**What the exercise asks**
Output each record exactly. Leave none out.

*** Block opens ***

==> src/rtl/phased_pwm_pkg.sv <==
package phased_pwm_pkg;

  // Run state shared by the master and slave channels
  typedef enum logic {
    CH_IDLE = 1'b0,
    CH_RUN  = 1'b1
  } ch_state_e;

  // Clock cycles from the master's zero count until a slave counter holds its load value
  localparam int unsigned SYNC_LAT_DEF = 2;

endpackage

==> src/rtl/pwm_master_chan.sv <==
module pwm_master_chan
  import phased_pwm_pkg::*;
#(
  parameter int unsigned CNT_W   = 16,
  parameter int unsigned NUM_SLV = 4,
  parameter int unsigned MIN_PER = 3
) (
  input  logic                     clk,
  input  logic                     rst_n,
  input  logic                     en_i,
  input  logic [CNT_W-1:0]         period_i,
  input  logic [NUM_SLV*CNT_W-1:0] lag_i,
  output logic [CNT_W-1:0]         per_o,
  output logic [NUM_SLV*CNT_W-1:0] lag_o,
  output logic                     sync_o,
  output logic                     pwm_o
);

  localparam logic [CNT_W-1:0] PMIN = CNT_W'(MIN_PER);
  localparam logic [CNT_W-1:0] ONE  = CNT_W'(1);

  ch_state_e                state_q;
  logic [CNT_W-1:0]         cnt_q;
  logic [CNT_W-1:0]         per_q;
  logic [NUM_SLV*CNT_W-1:0] lag_q;
  logic [CNT_W-1:0]         per_clamped;
  logic                     running;
  logic                     at_wrap;

  assign running     = (state_q == CH_RUN);
  assign per_clamped = (period_i < PMIN) ? PMIN : period_i;
  assign at_wrap     = running && (cnt_q >= per_q - ONE);

  always_ff @(posedge clk) begin
    if (!rst_n) begin
      state_q <= CH_IDLE;
      cnt_q   <= '0;
      per_q   <= PMIN;
      lag_q   <= '0;
    end else if (!en_i) begin
      state_q <= CH_IDLE;
      cnt_q   <= '0;
    end else if (!running || at_wrap) begin
      // shadow capture: start of run or period boundary only
      state_q <= CH_RUN;
      cnt_q   <= '0;
      per_q   <= per_clamped;
      lag_q   <= lag_i;
    end else begin
      cnt_q <= cnt_q + ONE;
    end
  end

  assign per_o  = per_q;
  assign lag_o  = lag_q;
  assign sync_o = running && (cnt_q == '0);
  assign pwm_o  = running && (cnt_q < (per_q >> 1));

  assert_cnt_in_range_R2: assert property (@(posedge clk) disable iff (!rst_n)
    running |-> (cnt_q < per_q));

  assert_sync_single_R3: assert property (@(posedge clk) disable iff (!rst_n)
    sync_o |=> !sync_o);

  assert_idle_after_disable_R9: assert property (@(posedge clk) disable iff (!rst_n)
    !en_i |=> (!sync_o && !pwm_o));

  assert_shadow_hold_R7: assert property (@(posedge clk) disable iff (!rst_n)
    (running && !at_wrap && en_i) |=> $stable(per_q));

endmodule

*** Block closes ***

**Written solution**
==> src/rtl/phased_pwm_pkg.sv <==
package phased_pwm_pkg;

  // Run state shared by the master and slave channels
  typedef enum logic {
    CH_IDLE = 1'b0,
    CH_RUN  = 1'b1
  } ch_state_e;

  // Clock cycles from the master's zero count until a slave counter holds its load value
  localparam int unsigned SYNC_LAT_DEF = 2;

endpackage

==> src/rtl/pwm_master_chan.sv <==
module pwm_master_chan
  import phased_pwm_pkg::*;
#(
  parameter int unsigned CNT_W   = 16,
  parameter int unsigned NUM_SLV = 4,
  parameter int unsigned MIN_PER = 3
) (
  input  logic                     clk,
  input  logic                     rst_n,
  input  logic                     en_i,
  input  logic [CNT_W-1:0]         period_i,
  input  logic [NUM_SLV*CNT_W-1:0] lag_i,
  output logic [CNT_W-1:0]         per_o,
  output logic [NUM_SLV*CNT_W-1:0] lag_o,
  output logic                     sync_o,
  output logic                     pwm_o
);

  localparam logic [CNT_W-1:0] PMIN = CNT_W'(MIN_PER);
  localparam logic [CNT_W-1:0] ONE  = CNT_W'(1);

  ch_state_e                state_q;
  logic [CNT_W-1:0]         cnt_q;
  logic [CNT_W-1:0]         per_q;
  logic [NUM_SLV*CNT_W-1:0] lag_q;
  logic [CNT_W-1:0]         per_clamped;
  logic                     running;
  logic                     at_wrap;

  assign running     = (state_q == CH_RUN);
  assign per_clamped = (period_i < PMIN) ? PMIN : period_i;
  assign at_wrap     = running && (cnt_q >= per_q - ONE);

  always_ff @(posedge clk) begin
    if (!rst_n) begin
      state_q <= CH_IDLE;
      cnt_q   <= '0;
      per_q   <= PMIN;
      lag_q   <= '0;
    end else if (!en_i) begin
      state_q <= CH_IDLE;
      cnt_q   <= '0;
    end else if (!running || at_wrap) begin
      // shadow capture: start of run or period boundary only
      state_q <= CH_RUN;
      cnt_q   <= '0;
      per_q   <= per_clamped;
      lag_q   <= lag_i;
    end else begin
      cnt_q <= cnt_q + ONE;
    end
  end

  assign per_o  = per_q;
  assign lag_o  = lag_q;
  assign sync_o = running && (cnt_q == '0);
  assign pwm_o  = running && (cnt_q < (per_q >> 1));

  assert_cnt_in_range_R2: assert property (@(posedge clk) disable iff (!rst_n)
    running |-> (cnt_q < per_q));

  assert_sync_single_R3: assert property (@(posedge clk) disable iff (!rst_n)
    sync_o |=> !sync_o);

  assert_idle_after_disable_R9: assert property (@(posedge clk) disable iff (!rst_n)
    !en_i |=> (!sync_o && !pwm_o));

  assert_shadow_hold_R7: assert property (@(posedge clk) disable iff (!rst_n)
    (running && !at_wrap && en_i) |=> $stable(per_q));

endmodule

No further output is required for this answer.